Start of MATERIAL PROVIDED

What follows belongs to an exercise in optimizing a design on an open flow for small area, a short achievable clock period and few clock cycles per item; a production flow would make more cautious choices.
Where RTL was checked, it was by simulation tests only, not by an equivalence proof against the original.
No activity file was given, so power comes from the tool's default toggle rates.

==> module pa_fconv, before the edit <==
module pa_fconv #(
    parameter integer KP = 2,           
    parameter integer KF = 6            
) (
    input  wire        clk,
    input  wire        rst,
    input  wire        start,      
    input  wire        is_period,  
    input  wire        is_set,     
    input  wire [31:0] arg,        
    output wire        last,       
    output reg         fin,        
    output reg         fin_set,    
    output wire [23:0] result      
);
    localparam integer KM = (KF > KP) ? KF : KP;
    localparam integer NQ = 24 + KM - 1;          
    localparam [46:0] B = 47'd72057594037927;
    reg          it;         
    reg          per;        
    reg  [4:0]   cyc;        
    reg          sp;         
    reg          sp_max;     
    reg  [23:0]  den;        
    reg  [23:0]  rem;
    reg [NQ-1:0] nq;         
    wire        f_sign = arg[31];
    wire [7:0]  f_exp  = arg[30:23];
    wire [23:0] f_m    = {1'b1, arg[22:0]};
    wire        f_nan  = (&f_exp) && (|arg[22:0]);
    reg         s_sp, s_max;
    reg  [4:0]  s_cyc;
    reg  [2:0]  s_pad;
    reg  [23:0] keep;        
    integer j, n;
    always @(*) begin
        s_cyc = 5'd0;
        s_pad = 3'd0;
        if (!is_period) begin
            s_sp  = f_nan | f_sign | (f_exp >= 8'd136) | (f_exp <= 8'd111);
            s_max = !f_nan & !f_sign & (f_exp >= 8'd136);
            for (n = 0; n < 24; n = n + 1)
                if (f_exp[4:0] == ((112 + n) % 32)) begin
                    s_cyc = n / KF + 1;
                    s_pad = (KF - 1) - (n % KF);
                end
            for (j = 0; j < 24; j = j + 1)
                keep[j] = (f_exp >= 135 - j);
        end else begin
            s_sp  = f_nan | f_sign | (f_exp >= 8'd142) | (f_exp <= 8'd117);
            s_max = !f_nan & (f_sign | (f_exp <= 8'd117));
            for (n = 0; n < 24; n = n + 1)
                if (f_exp[4:0] == ((141 - n) % 32)) begin
                    s_cyc = n / KP + 1;
                    s_pad = (KP - 1) - (n % KP);
                end
            for (j = 0; j < 24; j = j + 1)
                keep[j] = (f_exp <= 118 + j);
        end
    end
    wire [46:0] x_f = {17'd0, f_m[23:18], f_m[17:0], 6'd0};    
    wire [46:0] x_p = B;
    wire [46:0] x   = (is_period ? x_p : x_f) & {23'h7fffff, keep};
    wire [46:0] x_s = x >> s_pad;
    wire [NQ+22:0] x_q = {x, {(KM-1){1'b0}}} >> s_pad;
    assign last = it & (cyc == 5'd1);
    localparam integer KP2 = KP / 2;
    wire [25:0]   d1 = {2'b00, den};
    wire [25:0]   d2 = {1'b0, den, 1'b0};
    reg  [23:0]   pr [0:KP2];
    reg [NQ-1:0]  pq [0:KP2];
    reg  [25:0]   py;
    reg  [26:0]   p1, p2, p3;
    integer i;
    always @(*) begin
        pr[0] = rem;
        pq[0] = nq;
        for (i = 0; i < KP2; i = i + 1) begin
            py = {pr[i], pq[i][NQ-1:NQ-2]};
            p1 = {1'b0, py} - {1'b0, d1};
            p2 = {1'b0, py} - {1'b0, d2};
            p3 = {1'b0, py} - {1'b0, d1} - {1'b0, d2};
            if (!p3[26])      begin pr[i+1] = p3[23:0]; pq[i+1] = {pq[i][NQ-3:0], 2'd3}; end
            else if (!p2[26]) begin pr[i+1] = p2[23:0]; pq[i+1] = {pq[i][NQ-3:0], 2'd2}; end
            else if (!p1[26]) begin pr[i+1] = p1[23:0]; pq[i+1] = {pq[i][NQ-3:0], 2'd1}; end
            else              begin pr[i+1] = py[23:0]; pq[i+1] = {pq[i][NQ-3:0], 2'd0}; end
        end
    end
    localparam integer KF2 = KF / 2;
    reg  [6:0]    fr [0:KF2];
    reg [NQ-1:0]  fq [0:KF2];
    reg  [8:0]    fy;
    integer f;
    always @(*) begin
        fr[0] = rem[6:0];
        fq[0] = nq;
        for (f = 0; f < KF2; f = f + 1) begin
            fy = {fr[f], fq[f][NQ-1:NQ-2]};
            if (fy >= 9'd375)      begin fr[f+1] = fy - 9'd375; fq[f+1] = {fq[f][NQ-3:0], 2'd3}; end
            else if (fy >= 9'd250) begin fr[f+1] = fy - 9'd250; fq[f+1] = {fq[f][NQ-3:0], 2'd2}; end
            else if (fy >= 9'd125) begin fr[f+1] = fy - 9'd125; fq[f+1] = {fq[f][NQ-3:0], 2'd1}; end
            else                   begin fr[f+1] = fy[6:0];     fq[f+1] = {fq[f][NQ-3:0], 2'd0}; end
        end
    end
    always @(posedge clk) begin
        if (rst) begin
            it  <= 1'b0;
            fin <= 1'b0;
        end else begin
            fin <= 1'b0;
            if (!it)
                it <= start;
            else if (cyc == 5'd1) begin
                it  <= 1'b0;
                fin <= 1'b1;
            end
        end
        if (!it) begin
            sp      <= s_sp;
            sp_max  <= s_max;
            fin_set <= is_set;
            per     <= is_period;
            cyc     <= s_sp ? 5'd1 : s_cyc;
            den     <= f_m;
            rem     <= x_s[46:24];
            nq      <= x_q[NQ-1:0];
        end else begin
            rem <= per ? pr[KP2] : {17'd0, fr[KF2]};
            nq  <= per ? pq[KP2] : fq[KF2];
            cyc <= cyc - 5'd1;
        end
    end
    wire [23:0] q = nq[23:0];
    assign result = sp ? (sp_max ? 24'h800000 : 24'd1) :
                    (q[23] & |q[22:0]) ? 24'h800000 :
                    (q == 24'd0) ? 24'd1 : q;
endmodule
export LEC_CHECK = 0
export CAP_MARGIN = 20
export CORE_MARGIN = 2
export CORE_UTILIZATION = 30
export PLACE_DENSITY = 0.5
export SETUP_SLACK_MARGIN = 5
export SLEW_MARGIN = 20
export SYNTH_MEMORY_MAX_BITS = 32768
create_clock -name core_clock -period 12.0 [get_ports {clk}]
standard.sh (not shown) runs the stock make flow with config.mk's settings and CLKGATE_MAP_FILE= SYNTH_SCRIPT=/design/flow/synth_recipe.tcl, a recipe that flattens the netlist after the stock synthesis.
==> flow/flow/run.sh <==
#!/bin/bash
set -euo pipefail
bash standard.sh SETUP_SLACK_MARGIN=7 finish > standard_flow.log 2>&1
Testbench counts at the start, summed over its fixed seeds: cycles 35,512, cmds 24,000.
Then changed:
--- a/flow/design.v
+++ b/flow/design.v
@@ -1116,31 +1116,30 @@
         if (rst) begin
             it  <= 1'b0;
             fin <= 1'b0;
         end else begin
             fin <= 1'b0;
-            if (!it)
-                it <= start;
-            else if (cyc == 5'd1) begin
-                it  <= 1'b0;
-                fin <= 1'b1;
+            if (start) begin
+                sp      <= s_sp;
+                sp_max  <= s_max;
+                fin_set <= is_set;
+                per     <= is_period;
+                cyc     <= s_sp ? 5'd1 : s_cyc;
+                it      <= 1'b1;
+                den     <= f_m;
+                rem     <= x_s[46:24];
+                nq      <= x_q[NQ-1:0];
+            end else if (it) begin
+                rem <= per ? pr[KP2] : {17'd0, fr[KF2]};
+                nq  <= per ? pq[KP2] : fq[KF2];
+                cyc <= cyc - 5'd1;
+                if (cyc == 5'd1) begin
+                    it  <= 1'b0;
+                    fin <= 1'b1;
+                end
             end
         end
-        if (!it) begin
-            sp      <= s_sp;
-            sp_max  <= s_max;
-            fin_set <= is_set;
-            per     <= is_period;
-            cyc     <= s_sp ? 5'd1 : s_cyc;
-            den     <= f_m;
-            rem     <= x_s[46:24];
-            nq      <= x_q[NQ-1:0];
-        end else begin
-            rem <= per ? pr[KP2] : {17'd0, fr[KF2]};
-            nq  <= per ? pq[KP2] : fq[KF2];
-            cyc <= cyc - 5'd1;
-        end
     end
     wire [23:0] q = nq[23:0];
     assign result = sp ? (sp_max ? 24'h800000 : 24'd1) :
                     (q[23] & |q[22:0]) ? 24'h800000 :
                     (q == 24'd0) ? 24'd1 : q;
=> Final cell count came out higher slightly; via count came out higher by a few percent; global-route usage came out higher by 0.51 points; utilization came out higher by 0.41 points; wire length came out higher by a few percent; combinational power came out lower by well over a third; maximum frequency came out lower by a few percent; die area came out higher slightly; total power came out lower by a quarter to a third; non-clock buffer count came out higher by 65.
Testbench counts after the change, summed over its fixed seeds: cycles 35,512, cmds 24,000.

---

Setup of job 101:
Another version of the RTL of phase_accumulator (not shown whole).
Size in the first run: ~3100 cells after synthesis, ~80 I/O pins, about 24000 sq um of cells after synthesis.
// phase_accumulator
module phase_accumulator #(
    parameter integer CONV_K = 2      
) (
    input  wire        clk,
    input  wire        rst,           
    input  wire        tick_valid,
    output wire        tick_ready,
    input  wire        cmd_valid,
    output wire        cmd_ready,
    input  wire [7:0]  cmd_op,
    input  wire [31:0] cmd_arg,
    output reg         rsp_valid,
    output reg         rsp_err,
    output reg  [31:0] rsp_data
);
==> module phase_accumulator, before the edit <==
module phase_accumulator #(
    parameter integer CONV_K = 2      
) (
    input  wire        clk,
    input  wire        rst,           
    input  wire        tick_valid,
    output wire        tick_ready,
    input  wire        cmd_valid,
    output wire        cmd_ready,
    input  wire [7:0]  cmd_op,
    input  wire [31:0] cmd_arg,
    output reg         rsp_valid,
    output reg         rsp_err,
    output reg  [31:0] rsp_data
);
    localparam [3:0] K_ZERO  = 4'd0;
    localparam [3:0] K_VALUE = 4'd1;
    localparam [3:0] K_CNT   = 4'd2;
    localparam [3:0] K_INC   = 4'd3;
    localparam [3:0] K_HALF  = 4'd4;
    localparam [3:0] K_ERR   = 4'd5;
    localparam [3:0] K_MINF  = 4'd8;    
    localparam [3:0] K_MAXF  = 4'd9;
    localparam [3:0] K_MINP  = 4'd10;
    localparam [3:0] K_MAXP  = 4'd11;
    reg [23:0] cnt;
    reg [23:0] inc;
    reg [2:0]  sel;
    reg        crdy;
    reg        trdy;
    assign cmd_ready  = crdy;
    assign tick_ready = trdy;
    wire cfire = cmd_valid & crdy;
    wire tfire = tick_valid & trdy;
    reg       d_set_inc, d_set_cnt, d_tick, d_rst_ph, d_set_wave, d_conv;
    reg [3:0] d_kind;
    always @(*) begin
        d_set_inc = 1'b0; d_set_cnt = 1'b0; d_tick = 1'b0; d_rst_ph = 1'b0;
        d_set_wave = 1'b0; d_conv = 1'b0;
        d_kind = K_ZERO;
        case (cmd_op)
            8'h01: d_set_inc  = 1'b1;
            8'h02: d_kind     = K_INC;
            8'h03: d_set_cnt  = 1'b1;
            8'h04: d_kind     = K_CNT;
            8'h05: d_tick     = 1'b1;
            8'h06: d_rst_ph   = 1'b1;
            8'h07: d_kind     = K_HALF;
            8'h10: d_kind     = K_VALUE;
            8'h11: d_set_wave = 1'b1;
            8'h20, 8'h21, 8'h22, 8'h23: d_conv = 1'b1;
            8'h24: d_kind     = K_MINF;
            8'h25: d_kind     = K_MAXF;
            8'h26: d_kind     = K_MINP;
            8'h27: d_kind     = K_MAXP;
            default: d_kind   = K_ERR;
        endcase
    end
    wire        cv_last, cv_fin, cv_fin_set;
    wire [23:0] cv_result;
    pa_fconv #(.K(CONV_K)) u_fconv (
        .clk       (clk),
        .rst       (rst),
        .start     (cfire & d_conv),
        .is_period (cmd_op[0]),
        .is_set    (cmd_op[1]),
        .arg       (cmd_arg),
        .last      (cv_last),
        .fin       (cv_fin),
        .fin_set   (cv_fin_set),
        .result    (cv_result)
    );
    wire        cv_wr   = cv_fin & cv_fin_set;
    wire [23:0] inc_eff = cv_wr ? cv_result : inc;
    wire [23:0] sum1 = cnt + inc_eff;
    wire [23:0] sum2 = cnt + {inc_eff[22:0], 1'b0};
    wire        c_tick = cfire & d_tick;
    always @(posedge clk) begin
        if (rst) begin
            cnt  <= 24'd0;
            inc  <= 24'd0;
            sel  <= 3'd0;
            crdy <= 1'b1;
            trdy <= 1'b1;
        end else begin
            if (cfire & d_set_cnt)
                cnt <= cmd_arg[23:0];
            else if (cfire & d_rst_ph)
                cnt <= 24'd0;
            else if (tfire & c_tick)
                cnt <= sum2;
            else if (tfire | c_tick)
                cnt <= sum1;
            if (cfire & d_set_inc)
                inc <= cmd_arg[23:0];
            else if (cv_wr)
                inc <= cv_result;
            if (cfire & d_set_wave)
                sel <= (cmd_arg <= 32'd6) ? cmd_arg[2:0] : 3'd0;
            if (cfire & d_conv) begin
                crdy <= 1'b0;
                trdy <= !cmd_op[1];
            end else if (cv_last) begin
                crdy <= 1'b1;
                trdy <= 1'b1;
            end
        end
    end
    reg        r0_v;
    reg [3:0]  r0_k;
    reg        p1_v;
    reg        p1_val;
    reg        p1_err;
    reg [31:0] p1_d;
    wire [7:0]  w_low;
    wire [4:0]  w_dlo;
    wire [1:0]  w_dhi;
    pa_wave_rom u_rom (.sel(sel), .idx(cnt[23:16]), .low(w_low), .dlo(w_dlo), .dhi(w_dhi));
    reg [31:0] rd;
    always @(*) begin
        case (r0_k)
            K_VALUE: rd = {1'b0, w_low, w_dlo, w_dhi, cnt[15:0]};
            K_CNT:   rd = {8'd0, cnt};
            K_INC:   rd = {8'd0, inc};
            K_HALF:  rd = {31'd0, (cnt > 24'h800000)};
            K_MINF:  rd = 32'h387A0000;
            K_MAXF:  rd = 32'h43FA0000;
            K_MINP:  rd = 32'h3B03126F;
            K_MAXP:  rd = 32'h4683126F;
            default: rd = 32'd0;
        endcase
    end
    wire [23:0] value;
    pa_interp u_interp (.low(p1_d[30:23]), .dlo(p1_d[22:18]), .dhi(p1_d[17:16]),
                        .frac(p1_d[15:0]), .value(value));
    always @(posedge clk) begin
        if (rst) begin
            r0_v      <= 1'b0;
            p1_v      <= 1'b0;
            rsp_valid <= 1'b0;
        end else begin
            r0_v      <= cfire & !d_conv;
            p1_v      <= r0_v;
            rsp_valid <= p1_v | cv_fin;
        end
        r0_k   <= d_kind;
        p1_val <= (r0_k == K_VALUE);
        p1_err <= (r0_k == K_ERR);
        p1_d   <= rd;
        if (cv_fin) begin
            rsp_err  <= 1'b0;
            rsp_data <= cv_fin_set ? 32'd0 : {8'd0, cv_result};
        end else begin
            rsp_err  <= p1_err;
            rsp_data <= p1_val ? {8'd0, value} : p1_d;
        end
    end
endmodule
make LEC_CHECK=0 CAP_MARGIN=20 CORE_MARGIN=2 CORE_UTILIZATION=30 PLACE_DENSITY=0.5 SLEW_MARGIN=20 SYNTH_MEMORY_MAX_BITS=32768 finish   # period 12.0 ns
run.sh (not shown) runs the stock make flow with config.mk's settings and CLKGATE_MAP_FILE= SYNTH_SCRIPT=/design/flow/synth_recipe.tcl, a recipe that flattens the netlist after the stock synthesis.
Stock flow here: none of the scripts above is used.
The following lists how job 102 was set up differently from job 101:
--- a/flow/design.v
+++ b/flow/design.v
@@ -845,9 +845,9 @@
                     (q[23] & |q[22:0]) ? 24'h800000 :
                     (q == 24'd0) ? 24'd1 : q;
 endmodule
 module phase_accumulator #(
-    parameter integer CONV_K = 2      
+    parameter integer CONV_K = 4      
 ) (
     input  wire        clk,
     input  wire        rst,           
     input  wire        tick_valid,
Notes after the runs:
Looking at cell with the biggest individual delay on the critical path, the sky130_fd_sc_hd__a2111oi_1 result is from job 102; the sky130_fd_sc_hd__fa_1 one comes from job 101. From job 101 to job 102 the numbers moved as follows: die area went up by 9800 sq um, count of flip-flops and latches went up by 2, number of cells produced by synthesis went up by 383, shortest period the worst path allows went up by 3.95 ns, final worst-path setup slack went down by 3.95 ns.
No functional check of the RTL was part of any run of this note.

End of MATERIAL PROVIDED

WORK REQUIRED -
For each line of the entries that includes "tfire", show that line.

SOLUTION TO THE PROBLEM -
    wire tfire = tick_valid & trdy;
            else if (tfire & c_tick)
            else if (tfire | c_tick)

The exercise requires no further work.